§ **WHAT IS NEEDED**
After locating the line that contains "export SYNTH_ARGS = -nofsm -noshare" in the data below, set down exactly that line and each one after it through the line that contains "results of run", and nothing more.

§ **SUPPLIED ENTRIES**

──────────────────────────────

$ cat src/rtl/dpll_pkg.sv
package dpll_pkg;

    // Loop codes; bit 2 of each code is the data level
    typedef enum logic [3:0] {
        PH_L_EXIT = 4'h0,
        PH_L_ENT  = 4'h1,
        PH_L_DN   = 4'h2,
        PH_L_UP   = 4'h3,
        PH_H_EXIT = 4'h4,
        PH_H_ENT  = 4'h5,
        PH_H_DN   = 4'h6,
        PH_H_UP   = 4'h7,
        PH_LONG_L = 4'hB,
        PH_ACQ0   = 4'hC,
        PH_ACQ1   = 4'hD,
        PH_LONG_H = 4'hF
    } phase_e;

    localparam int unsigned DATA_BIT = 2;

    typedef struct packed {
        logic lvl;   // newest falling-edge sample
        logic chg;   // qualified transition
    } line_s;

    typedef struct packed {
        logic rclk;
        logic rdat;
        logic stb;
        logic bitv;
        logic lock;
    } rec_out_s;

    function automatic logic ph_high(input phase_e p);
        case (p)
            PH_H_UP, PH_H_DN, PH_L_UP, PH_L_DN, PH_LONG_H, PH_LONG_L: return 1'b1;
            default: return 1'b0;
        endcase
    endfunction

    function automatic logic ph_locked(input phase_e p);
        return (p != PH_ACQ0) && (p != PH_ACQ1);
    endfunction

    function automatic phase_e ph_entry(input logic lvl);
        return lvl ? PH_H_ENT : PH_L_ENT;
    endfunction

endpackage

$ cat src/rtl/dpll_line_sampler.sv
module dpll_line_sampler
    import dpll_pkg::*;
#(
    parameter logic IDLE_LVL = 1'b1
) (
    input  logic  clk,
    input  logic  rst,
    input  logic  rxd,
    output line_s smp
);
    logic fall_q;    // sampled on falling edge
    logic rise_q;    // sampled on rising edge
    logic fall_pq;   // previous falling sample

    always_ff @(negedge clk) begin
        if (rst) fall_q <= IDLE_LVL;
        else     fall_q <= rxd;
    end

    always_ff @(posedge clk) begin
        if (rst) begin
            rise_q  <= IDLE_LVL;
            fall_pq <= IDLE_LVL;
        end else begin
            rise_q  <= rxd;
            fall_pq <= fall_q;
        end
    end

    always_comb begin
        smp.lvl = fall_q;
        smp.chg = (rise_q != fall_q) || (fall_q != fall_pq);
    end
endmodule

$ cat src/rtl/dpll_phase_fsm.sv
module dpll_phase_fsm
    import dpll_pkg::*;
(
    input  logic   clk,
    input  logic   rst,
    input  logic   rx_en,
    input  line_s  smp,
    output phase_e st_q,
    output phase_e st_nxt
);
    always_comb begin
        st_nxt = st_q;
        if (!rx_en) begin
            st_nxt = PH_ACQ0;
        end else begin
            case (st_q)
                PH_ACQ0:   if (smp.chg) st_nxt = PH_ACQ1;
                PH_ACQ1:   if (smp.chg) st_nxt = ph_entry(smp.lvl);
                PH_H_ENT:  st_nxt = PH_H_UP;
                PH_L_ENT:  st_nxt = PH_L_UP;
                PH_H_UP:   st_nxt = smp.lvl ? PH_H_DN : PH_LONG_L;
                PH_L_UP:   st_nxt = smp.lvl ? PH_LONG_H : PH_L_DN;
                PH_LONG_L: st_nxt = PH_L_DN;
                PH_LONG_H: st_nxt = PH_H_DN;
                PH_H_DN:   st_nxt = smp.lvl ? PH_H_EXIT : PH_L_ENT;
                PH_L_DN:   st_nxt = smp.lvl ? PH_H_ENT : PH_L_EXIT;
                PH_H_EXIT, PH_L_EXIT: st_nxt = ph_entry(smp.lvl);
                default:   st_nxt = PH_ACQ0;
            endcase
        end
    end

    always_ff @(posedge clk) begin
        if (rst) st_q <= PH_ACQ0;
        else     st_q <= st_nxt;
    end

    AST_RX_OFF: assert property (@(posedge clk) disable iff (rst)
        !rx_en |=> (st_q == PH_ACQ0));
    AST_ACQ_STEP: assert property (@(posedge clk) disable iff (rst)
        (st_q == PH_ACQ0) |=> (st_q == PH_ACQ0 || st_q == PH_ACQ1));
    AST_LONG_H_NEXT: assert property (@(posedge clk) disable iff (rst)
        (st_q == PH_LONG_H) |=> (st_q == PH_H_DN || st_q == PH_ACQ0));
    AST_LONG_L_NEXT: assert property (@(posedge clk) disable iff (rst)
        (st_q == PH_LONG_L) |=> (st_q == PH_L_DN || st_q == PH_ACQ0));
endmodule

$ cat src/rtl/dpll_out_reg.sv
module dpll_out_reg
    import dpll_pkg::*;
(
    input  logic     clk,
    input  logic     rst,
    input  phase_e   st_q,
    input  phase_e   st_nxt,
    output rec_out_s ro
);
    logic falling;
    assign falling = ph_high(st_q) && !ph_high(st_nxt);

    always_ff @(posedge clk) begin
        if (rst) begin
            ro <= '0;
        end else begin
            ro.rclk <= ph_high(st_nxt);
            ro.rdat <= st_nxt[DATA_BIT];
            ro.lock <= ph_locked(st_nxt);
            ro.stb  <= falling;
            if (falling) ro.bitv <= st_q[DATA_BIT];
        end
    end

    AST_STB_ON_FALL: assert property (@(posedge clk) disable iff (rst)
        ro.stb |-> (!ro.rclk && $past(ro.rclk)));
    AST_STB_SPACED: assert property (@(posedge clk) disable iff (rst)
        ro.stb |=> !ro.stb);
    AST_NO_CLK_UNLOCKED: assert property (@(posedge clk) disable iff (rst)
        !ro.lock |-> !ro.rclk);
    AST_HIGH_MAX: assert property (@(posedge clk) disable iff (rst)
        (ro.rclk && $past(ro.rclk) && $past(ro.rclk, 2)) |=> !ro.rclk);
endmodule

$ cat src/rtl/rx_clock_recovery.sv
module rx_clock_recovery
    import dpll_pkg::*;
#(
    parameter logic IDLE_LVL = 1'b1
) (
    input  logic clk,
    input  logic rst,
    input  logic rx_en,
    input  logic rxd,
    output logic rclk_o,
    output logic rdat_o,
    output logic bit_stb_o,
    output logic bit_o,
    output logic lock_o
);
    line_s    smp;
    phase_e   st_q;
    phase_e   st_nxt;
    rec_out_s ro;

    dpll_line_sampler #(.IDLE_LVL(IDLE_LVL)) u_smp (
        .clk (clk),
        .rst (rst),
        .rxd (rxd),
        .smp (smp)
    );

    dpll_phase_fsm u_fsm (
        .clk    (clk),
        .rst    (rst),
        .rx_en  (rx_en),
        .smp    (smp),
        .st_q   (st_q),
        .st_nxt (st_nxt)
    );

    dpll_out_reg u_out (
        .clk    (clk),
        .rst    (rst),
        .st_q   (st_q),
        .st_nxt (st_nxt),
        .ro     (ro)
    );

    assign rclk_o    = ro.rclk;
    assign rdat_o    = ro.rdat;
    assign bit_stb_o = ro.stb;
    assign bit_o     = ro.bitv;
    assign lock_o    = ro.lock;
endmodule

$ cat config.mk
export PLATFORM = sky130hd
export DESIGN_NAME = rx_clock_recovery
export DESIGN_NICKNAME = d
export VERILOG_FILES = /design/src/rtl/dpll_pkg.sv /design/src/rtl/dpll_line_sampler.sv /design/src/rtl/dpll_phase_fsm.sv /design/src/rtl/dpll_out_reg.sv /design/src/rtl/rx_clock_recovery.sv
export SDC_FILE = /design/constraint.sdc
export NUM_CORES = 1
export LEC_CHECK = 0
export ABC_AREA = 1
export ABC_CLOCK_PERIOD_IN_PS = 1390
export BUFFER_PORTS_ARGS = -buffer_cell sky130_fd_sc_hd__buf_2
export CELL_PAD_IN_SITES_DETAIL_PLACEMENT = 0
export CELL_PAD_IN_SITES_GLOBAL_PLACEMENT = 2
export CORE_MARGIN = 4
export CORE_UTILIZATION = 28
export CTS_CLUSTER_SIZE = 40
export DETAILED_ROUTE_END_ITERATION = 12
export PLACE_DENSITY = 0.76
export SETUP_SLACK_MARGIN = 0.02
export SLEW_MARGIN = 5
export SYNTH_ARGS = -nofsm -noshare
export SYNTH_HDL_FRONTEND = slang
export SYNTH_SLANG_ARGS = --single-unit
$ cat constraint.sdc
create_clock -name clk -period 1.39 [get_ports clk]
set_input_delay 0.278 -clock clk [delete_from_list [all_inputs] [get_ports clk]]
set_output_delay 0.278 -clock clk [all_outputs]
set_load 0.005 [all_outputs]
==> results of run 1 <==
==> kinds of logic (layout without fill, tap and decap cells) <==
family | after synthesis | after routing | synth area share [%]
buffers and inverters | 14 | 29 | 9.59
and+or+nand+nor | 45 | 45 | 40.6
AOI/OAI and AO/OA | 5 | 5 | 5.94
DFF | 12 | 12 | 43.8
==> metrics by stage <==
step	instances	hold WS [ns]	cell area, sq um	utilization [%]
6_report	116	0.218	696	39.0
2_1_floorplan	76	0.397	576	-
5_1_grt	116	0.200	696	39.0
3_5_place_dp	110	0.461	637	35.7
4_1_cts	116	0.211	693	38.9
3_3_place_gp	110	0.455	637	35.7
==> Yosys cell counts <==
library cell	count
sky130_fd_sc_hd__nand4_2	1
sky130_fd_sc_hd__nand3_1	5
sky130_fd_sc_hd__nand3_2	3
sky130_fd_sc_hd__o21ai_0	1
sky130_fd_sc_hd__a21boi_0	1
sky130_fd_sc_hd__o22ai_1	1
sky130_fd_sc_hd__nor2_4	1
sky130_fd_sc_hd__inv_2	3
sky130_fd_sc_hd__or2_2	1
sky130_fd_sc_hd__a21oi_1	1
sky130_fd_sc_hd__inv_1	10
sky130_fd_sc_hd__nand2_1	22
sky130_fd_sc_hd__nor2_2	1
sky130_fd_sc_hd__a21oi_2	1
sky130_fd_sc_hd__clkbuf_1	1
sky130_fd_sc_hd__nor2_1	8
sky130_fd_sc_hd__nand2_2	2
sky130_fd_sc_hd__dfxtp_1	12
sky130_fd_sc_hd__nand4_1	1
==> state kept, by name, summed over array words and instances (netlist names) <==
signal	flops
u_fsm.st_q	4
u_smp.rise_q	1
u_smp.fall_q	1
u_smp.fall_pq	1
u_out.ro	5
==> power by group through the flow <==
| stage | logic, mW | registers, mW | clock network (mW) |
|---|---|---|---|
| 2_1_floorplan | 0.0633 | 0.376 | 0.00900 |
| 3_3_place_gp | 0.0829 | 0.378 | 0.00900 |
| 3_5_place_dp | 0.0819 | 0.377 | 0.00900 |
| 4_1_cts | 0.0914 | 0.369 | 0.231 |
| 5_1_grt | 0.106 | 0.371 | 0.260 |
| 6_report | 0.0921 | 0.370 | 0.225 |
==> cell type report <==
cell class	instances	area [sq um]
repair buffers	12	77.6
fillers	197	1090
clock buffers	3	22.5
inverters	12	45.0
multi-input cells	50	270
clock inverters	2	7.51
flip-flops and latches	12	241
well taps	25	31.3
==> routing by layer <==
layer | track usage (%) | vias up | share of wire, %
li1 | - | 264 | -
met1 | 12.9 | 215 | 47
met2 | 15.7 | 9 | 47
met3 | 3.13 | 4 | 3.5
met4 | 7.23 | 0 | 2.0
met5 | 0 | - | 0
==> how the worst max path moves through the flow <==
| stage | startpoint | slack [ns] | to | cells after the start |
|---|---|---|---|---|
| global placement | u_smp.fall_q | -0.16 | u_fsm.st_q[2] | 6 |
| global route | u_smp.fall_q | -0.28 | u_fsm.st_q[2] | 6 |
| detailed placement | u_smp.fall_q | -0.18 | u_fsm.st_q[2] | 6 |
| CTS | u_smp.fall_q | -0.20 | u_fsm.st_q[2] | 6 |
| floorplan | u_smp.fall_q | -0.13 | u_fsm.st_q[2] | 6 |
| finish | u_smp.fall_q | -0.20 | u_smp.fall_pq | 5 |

──────────────────────────────

§ **RESULT FOR THIS TASK**
export SYNTH_ARGS = -nofsm -noshare
export SYNTH_HDL_FRONTEND = slang
export SYNTH_SLANG_ARGS = --single-unit
$ cat constraint.sdc
create_clock -name clk -period 1.39 [get_ports clk]
set_input_delay 0.278 -clock clk [delete_from_list [all_inputs] [get_ports clk]]
set_output_delay 0.278 -clock clk [all_outputs]
set_load 0.005 [all_outputs]
==> results of run 1 <==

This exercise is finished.